A ferry service between the islands of Malta and Gozo has existed for centuries, and the earliest known reference to such a link date back to around 1241, when the boat was called the madia or tal-mogħdija "of the route". By the 16th century, Gozo boats took the shape of a brigantine.

The earliest known depiction of a Gozo ferry is a painting from around 1750. At the time, the vessels were known as the speronara del Gozo or barca del Gozo, and they were almost identical to the speronara which was used for maritime trade.

The Gozo boat became distinct from the speronara in the late 19th century, around the same time that the vessel's use for mercantile activities was declining. In the 1880s, the Gozo speronaras changed their sail arrangements to a settee rig. They became known as tal-latini due to their similarity with lateen sails. In 1919, engines began to be installed on some Gozo boats, although many still retained their sails.

Most Gozo boats were built at Kalkara in the Grand Harbour. The Caruana family, who were the last builders of Gozo boats, moved from there to Mġarr on Gozo in 1940. After 1959, a few Gozo boats were built in Gela, Sicily. The last one to be built was the Santa Rita (G48) in 1963.
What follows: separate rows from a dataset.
--- src/rtl/mem_controller.sv ---
// Multi-channel memory front end: each channel FSM claims one consumer's read or write,
// forwards it to memory and relays the response until the consumer releases its request.
module mem_controller #(
  parameter int DATA_WIDTH    = 16,
  parameter int ADDRESS_WIDTH = 8,
  parameter int NUM_CONSUMERS = 4,
  parameter int NUM_CHANNELS  = 1,
  parameter int WRITE_ENABLE  = 1
) (
  input  logic                                        clk,
  input  logic                                        reset,
  input  logic [NUM_CONSUMERS-1:0]                    consumer_read_valid,
  input  logic [NUM_CONSUMERS-1:0][ADDRESS_WIDTH-1:0] consumer_read_address,
  output logic [NUM_CONSUMERS-1:0]                    consumer_read_ready,
  output logic [NUM_CONSUMERS-1:0][DATA_WIDTH-1:0]    consumer_read_data,
  input  logic [NUM_CONSUMERS-1:0]                    consumer_write_valid,
  input  logic [NUM_CONSUMERS-1:0][ADDRESS_WIDTH-1:0] consumer_write_address,
  input  logic [NUM_CONSUMERS-1:0][DATA_WIDTH-1:0]    consumer_write_data,
  output logic [NUM_CONSUMERS-1:0]                    consumer_write_ready,
  output logic [NUM_CHANNELS-1:0]                     mem_read_valid,
  output logic [NUM_CHANNELS-1:0][ADDRESS_WIDTH-1:0]  mem_read_address,
  input  logic [NUM_CHANNELS-1:0]                     mem_read_ready,
  input  logic [NUM_CHANNELS-1:0][DATA_WIDTH-1:0]     mem_read_data,
  output logic [NUM_CHANNELS-1:0]                     mem_write_valid,
  output logic [NUM_CHANNELS-1:0][ADDRESS_WIDTH-1:0]  mem_write_address,
  output logic [NUM_CHANNELS-1:0][DATA_WIDTH-1:0]     mem_write_data,
  input  logic [NUM_CHANNELS-1:0]                     mem_write_ready
);
  localparam int CW = (NUM_CONSUMERS > 1) ? $clog2(NUM_CONSUMERS) : 1;

  typedef enum logic [2:0] {
    S_IDLE,
    S_READ_WAITING,
    S_WRITE_WAITING,
    S_READ_RELAYING,
    S_WRITE_RELAYING
  } state_t;

  state_t                   r_state     [NUM_CHANNELS];
  state_t                   w_state_nxt [NUM_CHANNELS];
  logic [CW-1:0]            r_cons      [NUM_CHANNELS];
  logic [CW-1:0]            w_cons_nxt  [NUM_CHANNELS];
  logic [NUM_CHANNELS-1:0]  w_claim, w_claim_rd, w_rd_done, w_wr_done, w_rd_rel, w_wr_rel;
  logic [NUM_CONSUMERS-1:0] r_serving, w_serving_nxt, w_wr_req;

  logic [NUM_CONSUMERS-1:0]                   r_rd_ready, r_wr_ready;
  logic [NUM_CONSUMERS-1:0][DATA_WIDTH-1:0]   r_rd_data;
  logic [NUM_CHANNELS-1:0]                    r_m_rv, r_m_wv;
  logic [NUM_CHANNELS-1:0][ADDRESS_WIDTH-1:0] r_m_ra, r_m_wa;
  logic [NUM_CHANNELS-1:0][DATA_WIDTH-1:0]    r_m_wd;

  // With the write path removed, write requests are invisible to the claim logic.
  assign w_wr_req = (WRITE_ENABLE != 0) ? consumer_write_valid : '0;

  // Claims walk channels in index order against a running taken mask, so a consumer
  // is never claimed twice in one cycle. Releases only touch already-taken consumers.
  always_comb begin
    logic [NUM_CONSUMERS-1:0] taken;
    logic                     found;
    taken         = r_serving;
    found         = 1'b0;
    w_serving_nxt = r_serving;
    w_claim       = '0;
    w_claim_rd    = '0;
    w_rd_done     = '0;
    w_wr_done     = '0;
    w_rd_rel      = '0;
    w_wr_rel      = '0;
    for (int ch = 0; ch < NUM_CHANNELS; ch++) begin
      w_state_nxt[ch] = r_state[ch];
      w_cons_nxt[ch]  = r_cons[ch];
      found           = 1'b0;
      case (r_state[ch])
        S_IDLE: begin
          for (int c = 0; c < NUM_CONSUMERS; c++) begin
            if (!found && !taken[c] && (consumer_read_valid[c] || w_wr_req[c])) begin
              found            = 1'b1;
              taken[c]         = 1'b1;
              w_serving_nxt[c] = 1'b1;
              w_claim[ch]      = 1'b1;
              w_claim_rd[ch]   = consumer_read_valid[c];
              w_cons_nxt[ch]   = CW'(c);
              w_state_nxt[ch]  = consumer_read_valid[c] ? S_READ_WAITING : S_WRITE_WAITING;
            end
          end
        end
        S_READ_WAITING: begin
          if (mem_read_ready[ch]) begin
            w_rd_done[ch]   = 1'b1;
            w_state_nxt[ch] = S_READ_RELAYING;
          end
        end
        S_WRITE_WAITING: begin
          if (mem_write_ready[ch]) begin
            w_wr_done[ch]   = 1'b1;
            w_state_nxt[ch] = S_WRITE_RELAYING;
          end
        end
        S_READ_RELAYING: begin
          if (!consumer_read_valid[r_cons[ch]]) begin
            w_rd_rel[ch]                 = 1'b1;
            w_serving_nxt[r_cons[ch]]    = 1'b0;
            w_state_nxt[ch]              = S_IDLE;
          end
        end
        S_WRITE_RELAYING: begin
          if (!consumer_write_valid[r_cons[ch]]) begin
            w_wr_rel[ch]                 = 1'b1;
            w_serving_nxt[r_cons[ch]]    = 1'b0;
            w_state_nxt[ch]              = S_IDLE;
          end
        end
        default: w_state_nxt[ch] = S_IDLE;
      endcase
    end
  end

  always_ff @(posedge clk) begin
    if (reset) begin
      for (int ch = 0; ch < NUM_CHANNELS; ch++) begin
        r_state[ch] <= S_IDLE;
        r_cons[ch]  <= '0;
      end
      r_serving  <= '0;
      r_rd_ready <= '0;
      r_wr_ready <= '0;
      r_rd_data  <= '0;
      r_m_rv     <= '0;
      r_m_wv     <= '0;
      r_m_ra     <= '0;
      r_m_wa     <= '0;
      r_m_wd     <= '0;
    end else begin
      r_serving <= w_serving_nxt;
      for (int ch = 0; ch < NUM_CHANNELS; ch++) begin
        r_state[ch] <= w_state_nxt[ch];
        r_cons[ch]  <= w_cons_nxt[ch];
        if (w_claim[ch] && w_claim_rd[ch]) begin
          r_m_rv[ch] <= 1'b1;
          r_m_ra[ch] <= consumer_read_address[w_cons_nxt[ch]];
        end
        if (w_claim[ch] && !w_claim_rd[ch]) begin
          r_m_wv[ch] <= 1'b1;
          r_m_wa[ch] <= consumer_write_address[w_cons_nxt[ch]];
          r_m_wd[ch] <= consumer_write_data[w_cons_nxt[ch]];
        end
        if (w_rd_done[ch]) begin
          r_m_rv[ch]             <= 1'b0;
          r_rd_ready[r_cons[ch]] <= 1'b1;
          r_rd_data[r_cons[ch]]  <= mem_read_data[ch];
        end
        if (w_wr_done[ch]) begin
          r_m_wv[ch]             <= 1'b0;
          r_wr_ready[r_cons[ch]] <= 1'b1;
        end
        if (w_rd_rel[ch]) r_rd_ready[r_cons[ch]] <= 1'b0;
        if (w_wr_rel[ch]) r_wr_ready[r_cons[ch]] <= 1'b0;
      end
    end
  end

  assign consumer_read_ready  = r_rd_ready;
  assign consumer_read_data   = r_rd_data;
  assign mem_read_valid       = r_m_rv;
  assign mem_read_address     = r_m_ra;
  assign consumer_write_ready = (WRITE_ENABLE != 0) ? r_wr_ready : '0;
  assign mem_write_valid      = (WRITE_ENABLE != 0) ? r_m_wv : '0;
  assign mem_write_address    = (WRITE_ENABLE != 0) ? r_m_wa : '0;
  assign mem_write_data       = (WRITE_ENABLE != 0) ? r_m_wd : '0;

endmodule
Gozo boats usually made trips from the Grand Harbour in Malta to Mġarr Harbour on Gozo. Other trips were made from the Grand Harbour to Mellieħa or to Marfa, or Mġarr to Marfa or St. Paul's Bay. The boats carried both passengers and cargo between the two islands. Trips from Gozo to Malta typically carried agricultural products, including fruit, vegetables, eggs, and poultry. Return trips from Malta to Gozo transported manufactured goods, such as cement, soft drinks, and beer.

Gozo boats were painted in shades of green, blue, red, and yellow, similar to the traditional luzzu. One boat, painted black, carried corpses between the islands.

===Accidents===
There were several accidents involving Gozo boats. Some were hit by rifle fire while passing the Pembroke Army Garrison rifle ranges, although authorities warned the boats' masters. In 1900, a Gozo boat that was being used for mahi-mahi (ampuki) fishing capsized, killing one fisherman. Another boat lost her masts in 1911, but managed to enter Saint George's Bay at St. Julian's, Malta. In 1926, an unoccupied Gozo boat was found adrift in rough seas. In rare cases, they were involved in collisions with tugboats or pinnaces.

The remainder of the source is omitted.